[En lo más expuesto del acantilado
—¿y cómo los llevarían ahí, los materiales?—
está la casa. Pintada en gris, sus muros
se confunden con la roca. Imposible verla,
desde lejos: a veces puedes pensar en una gaviota
pero es un pedazo de cortina que vuela
a través del vidrio roto de una de las ventanas.
Ni siquiera todos los del pueblo saben de ella
—y quien lo sabe, no lo dice. Ni una leyenda
sobre su construcción, nada.
Sólo podrías llegar en marea baja: el camino
arranca en un recodo alejado de la playa.
Un tramo de escalera tallada con disimulo
—que no se note la mano de un hombre— y luego
oculto bajo las hierbas altas, un incierto sendero.

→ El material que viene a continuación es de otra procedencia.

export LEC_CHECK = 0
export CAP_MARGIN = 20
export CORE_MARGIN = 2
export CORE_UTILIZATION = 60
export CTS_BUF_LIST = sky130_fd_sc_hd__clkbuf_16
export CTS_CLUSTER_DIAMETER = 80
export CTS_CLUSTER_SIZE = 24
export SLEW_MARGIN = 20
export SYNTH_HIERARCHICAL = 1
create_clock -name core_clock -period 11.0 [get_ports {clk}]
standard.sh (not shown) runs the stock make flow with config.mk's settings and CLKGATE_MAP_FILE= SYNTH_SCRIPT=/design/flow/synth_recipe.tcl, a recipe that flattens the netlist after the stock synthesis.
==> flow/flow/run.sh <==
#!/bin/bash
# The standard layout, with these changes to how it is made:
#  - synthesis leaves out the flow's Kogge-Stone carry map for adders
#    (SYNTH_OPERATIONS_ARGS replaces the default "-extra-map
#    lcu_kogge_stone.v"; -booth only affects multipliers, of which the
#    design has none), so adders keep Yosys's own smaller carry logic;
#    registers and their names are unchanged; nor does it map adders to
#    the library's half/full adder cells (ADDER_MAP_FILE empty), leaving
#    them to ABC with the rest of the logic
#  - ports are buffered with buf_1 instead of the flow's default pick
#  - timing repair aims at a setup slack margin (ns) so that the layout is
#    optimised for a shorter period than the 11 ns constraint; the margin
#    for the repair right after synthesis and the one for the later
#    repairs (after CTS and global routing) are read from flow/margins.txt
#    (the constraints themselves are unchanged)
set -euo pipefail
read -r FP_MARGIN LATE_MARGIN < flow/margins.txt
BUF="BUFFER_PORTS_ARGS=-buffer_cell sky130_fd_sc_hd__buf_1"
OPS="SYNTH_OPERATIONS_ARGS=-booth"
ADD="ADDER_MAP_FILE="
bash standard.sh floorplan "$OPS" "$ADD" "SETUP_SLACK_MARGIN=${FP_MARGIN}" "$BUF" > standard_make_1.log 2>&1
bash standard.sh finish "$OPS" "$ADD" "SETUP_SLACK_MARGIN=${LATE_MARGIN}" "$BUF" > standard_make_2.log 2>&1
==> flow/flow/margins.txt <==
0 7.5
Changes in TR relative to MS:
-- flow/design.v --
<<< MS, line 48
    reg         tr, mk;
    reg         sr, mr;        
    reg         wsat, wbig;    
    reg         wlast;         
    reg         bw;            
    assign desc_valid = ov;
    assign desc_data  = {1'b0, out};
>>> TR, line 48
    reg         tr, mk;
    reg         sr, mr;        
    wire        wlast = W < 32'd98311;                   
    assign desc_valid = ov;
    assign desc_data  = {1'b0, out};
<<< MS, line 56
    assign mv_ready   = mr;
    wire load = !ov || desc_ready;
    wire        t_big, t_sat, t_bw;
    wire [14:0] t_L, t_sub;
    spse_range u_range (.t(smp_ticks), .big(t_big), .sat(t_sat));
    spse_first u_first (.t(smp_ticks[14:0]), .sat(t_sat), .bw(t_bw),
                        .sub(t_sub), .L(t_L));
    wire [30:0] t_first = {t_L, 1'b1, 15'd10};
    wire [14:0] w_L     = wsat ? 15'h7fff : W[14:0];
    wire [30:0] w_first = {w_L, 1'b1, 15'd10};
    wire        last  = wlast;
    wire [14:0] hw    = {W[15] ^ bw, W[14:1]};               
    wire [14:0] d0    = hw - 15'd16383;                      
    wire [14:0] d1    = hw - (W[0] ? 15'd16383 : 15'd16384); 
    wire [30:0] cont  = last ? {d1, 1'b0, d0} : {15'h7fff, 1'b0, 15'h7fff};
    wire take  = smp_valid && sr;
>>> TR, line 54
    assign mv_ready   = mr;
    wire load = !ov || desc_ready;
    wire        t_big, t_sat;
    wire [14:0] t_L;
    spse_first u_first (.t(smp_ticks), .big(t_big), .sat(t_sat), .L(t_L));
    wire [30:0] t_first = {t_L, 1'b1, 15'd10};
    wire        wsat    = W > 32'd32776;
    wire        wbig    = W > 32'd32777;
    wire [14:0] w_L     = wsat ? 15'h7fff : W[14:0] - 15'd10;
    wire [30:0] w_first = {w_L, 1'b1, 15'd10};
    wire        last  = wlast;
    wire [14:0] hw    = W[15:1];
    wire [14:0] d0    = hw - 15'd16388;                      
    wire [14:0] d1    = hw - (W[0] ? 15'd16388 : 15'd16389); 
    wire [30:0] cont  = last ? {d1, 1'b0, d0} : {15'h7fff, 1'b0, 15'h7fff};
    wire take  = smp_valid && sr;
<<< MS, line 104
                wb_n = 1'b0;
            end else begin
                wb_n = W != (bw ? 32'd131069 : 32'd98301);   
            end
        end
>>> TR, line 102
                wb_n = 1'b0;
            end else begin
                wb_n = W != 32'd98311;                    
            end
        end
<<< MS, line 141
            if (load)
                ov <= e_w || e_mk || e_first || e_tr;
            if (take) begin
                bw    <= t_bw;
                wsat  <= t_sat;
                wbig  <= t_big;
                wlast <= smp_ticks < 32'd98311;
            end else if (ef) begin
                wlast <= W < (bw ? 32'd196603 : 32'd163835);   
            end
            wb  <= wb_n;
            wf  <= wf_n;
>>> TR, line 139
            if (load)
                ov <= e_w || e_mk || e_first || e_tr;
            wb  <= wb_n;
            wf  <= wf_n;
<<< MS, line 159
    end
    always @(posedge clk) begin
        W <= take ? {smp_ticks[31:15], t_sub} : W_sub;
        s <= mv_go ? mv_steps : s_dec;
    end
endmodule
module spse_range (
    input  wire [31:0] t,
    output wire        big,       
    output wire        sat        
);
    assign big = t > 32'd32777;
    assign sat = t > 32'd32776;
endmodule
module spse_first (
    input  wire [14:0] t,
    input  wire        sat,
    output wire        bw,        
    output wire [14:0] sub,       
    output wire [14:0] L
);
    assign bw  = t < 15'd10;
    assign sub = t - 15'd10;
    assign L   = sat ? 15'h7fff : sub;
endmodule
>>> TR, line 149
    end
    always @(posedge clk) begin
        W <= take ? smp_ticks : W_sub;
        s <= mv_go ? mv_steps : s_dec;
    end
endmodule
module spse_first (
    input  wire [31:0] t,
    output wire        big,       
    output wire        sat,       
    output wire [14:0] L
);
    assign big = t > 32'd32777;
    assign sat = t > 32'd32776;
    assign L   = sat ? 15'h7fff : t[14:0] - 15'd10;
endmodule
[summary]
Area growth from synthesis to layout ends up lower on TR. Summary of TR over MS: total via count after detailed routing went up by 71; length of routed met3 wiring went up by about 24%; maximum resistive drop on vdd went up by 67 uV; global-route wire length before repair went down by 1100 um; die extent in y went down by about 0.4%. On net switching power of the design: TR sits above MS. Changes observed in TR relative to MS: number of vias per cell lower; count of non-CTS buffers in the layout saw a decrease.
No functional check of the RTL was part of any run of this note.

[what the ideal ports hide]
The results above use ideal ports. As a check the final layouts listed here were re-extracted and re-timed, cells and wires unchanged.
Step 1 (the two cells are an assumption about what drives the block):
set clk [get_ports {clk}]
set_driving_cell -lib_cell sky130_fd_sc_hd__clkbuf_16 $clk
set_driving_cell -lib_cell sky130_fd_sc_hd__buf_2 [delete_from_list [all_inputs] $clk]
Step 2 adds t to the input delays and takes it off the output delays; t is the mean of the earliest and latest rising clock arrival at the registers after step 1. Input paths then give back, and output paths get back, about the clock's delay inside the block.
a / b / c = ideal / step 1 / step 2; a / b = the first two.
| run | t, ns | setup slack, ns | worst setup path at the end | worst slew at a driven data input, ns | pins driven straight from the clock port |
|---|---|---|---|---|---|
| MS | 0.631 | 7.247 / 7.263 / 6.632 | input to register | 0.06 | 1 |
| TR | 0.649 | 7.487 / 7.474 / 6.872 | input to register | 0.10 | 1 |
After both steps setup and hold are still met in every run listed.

Junto a la puerta, bidones repletos de agua de lluvia
y un azadón apoyado contra la pared. Una bota desparejada
y una rueda de bicicleta. La puerta abierta chirría
rítmicamente, casi cómica. Dentro, hierbas resecas,
periódicos viejos, cuchillos gastados
sobre una mesa de madera y libros ilegibles en estantes,
borrados por la humedad. La cafetera puesta sobre el gas
como a la espera, una cama deshecha. A lo lejos, muy,
un ladrido. Si te quedases un rato creerías entender
el idioma del viento. Si te sorprendiera la tormenta…
Pero es igual, nunca irás a esa casa.]
*La casa del ello, incluido en La eterna cualquiercosa. Martín López-Vega, 2014.